BEGIN Available data

File: config.mk
export PLATFORM = sky130hd
export DESIGN_NAME = peripheral_clock_gate_bank
export DESIGN_NICKNAME = d
export VERILOG_FILES = /design/src/clock_gate_cells.sv /design/src/peripheral_clock_gate_bank.sv
export SDC_FILE = /design/constraint.sdc
export NUM_CORES = 1
export LEC_CHECK = 0
export BUFFER_PORTS_ARGS = -buffer_cell sky130_fd_sc_hd__buf_2
export CAP_MARGIN = 15
export CORE_ASPECT_RATIO = 0.5
export CORE_MARGIN = 2
export CORE_UTILIZATION = 42
export CTS_CLUSTER_DIAMETER = 40
export DETAILED_ROUTE_END_ITERATION = 8
export PLACE_DENSITY = 0.93
export SYNTH_ARGS = -nofsm -noshare
export SYNTH_HDL_FRONTEND = slang
export SYNTH_HIERARCHICAL = 1
export SYNTH_SLANG_ARGS = --single-unit
File: constraint.sdc
create_clock -name CLK_IN -period 3.2 [get_ports CLK_IN]
set_input_delay 0.8 -clock CLK_IN [delete_from_list [all_inputs] [get_ports CLK_IN]]
set_output_delay 0.8 -clock CLK_IN [all_outputs]
set_load 0.02 [all_outputs]
==> src/rtl/bit_lane_unit.sv <==
/*
 Combinational nibble helper: sets, clears or picks one bit of a memory nibble.
 Assumes the index is already valid; no storage of its own.
*/
`timescale 1ns/100ps
module bit_lane_unit
	import carry_bit_pkg::*;
(
	// Operand
	input  wire logic [NIBBLE_W-1:0] nibbleIn,
	input  wire logic [INDEX_W-1:0]  bitIndex,
	// Results
	output logic      [NIBBLE_W-1:0] nibbleSet,
	output logic      [NIBBLE_W-1:0] nibbleClr,
	output logic                     bitValue
);
	wire logic [NIBBLE_W-1:0] bitMask;

	assign bitMask   = NIBBLE_W'(1) << bitIndex;
	assign nibbleSet = nibbleIn | bitMask;
	assign nibbleClr = nibbleIn & ~bitMask;
	assign bitValue  = nibbleIn[bitIndex];
endmodule

==> config.mk <==
export PLATFORM = sky130hd
export DESIGN_NAME = carry_bit_skip_dp
export DESIGN_NICKNAME = d
export VERILOG_FILES = /design/src/rtl/carry_bit_pkg.sv /design/src/rtl/carry_bit_skip_dp.sv /design/src/rtl/bit_lane_unit.sv
export SDC_FILE = /design/constraint.sdc
export NUM_CORES = 1
export LEC_CHECK = 0
export BUFFER_PORTS_ARGS = -buffer_cell sky130_fd_sc_hd__buf_2
export CAP_MARGIN = 20
export CORE_UTILIZATION = 30
export CTS_CLUSTER_DIAMETER = 150
export DETAILED_ROUTE_END_ITERATION = 8
export GPL_ROUTABILITY_DRIVEN = 0
export HOLD_SLACK_MARGIN = 0.06
export SLEW_MARGIN = 20
export SYNTH_ARGS = -nofsm -noshare
export SYNTH_HDL_FRONTEND = slang
export SYNTH_HIERARCHICAL = 1
export SYNTH_SLANG_ARGS = --single-unit
==> constraint.sdc <==
create_clock -name sys_clk -period 2 [get_ports sys_clk]
set_input_delay 0.2 -clock sys_clk [delete_from_list [all_inputs] [get_ports sys_clk]]
set_output_delay 0.2 -clock sys_clk [all_outputs]
set_load 0.02 [all_outputs]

END Available data

Word search in the records above: please count the lines holding "bitValue" and state the count alone.

2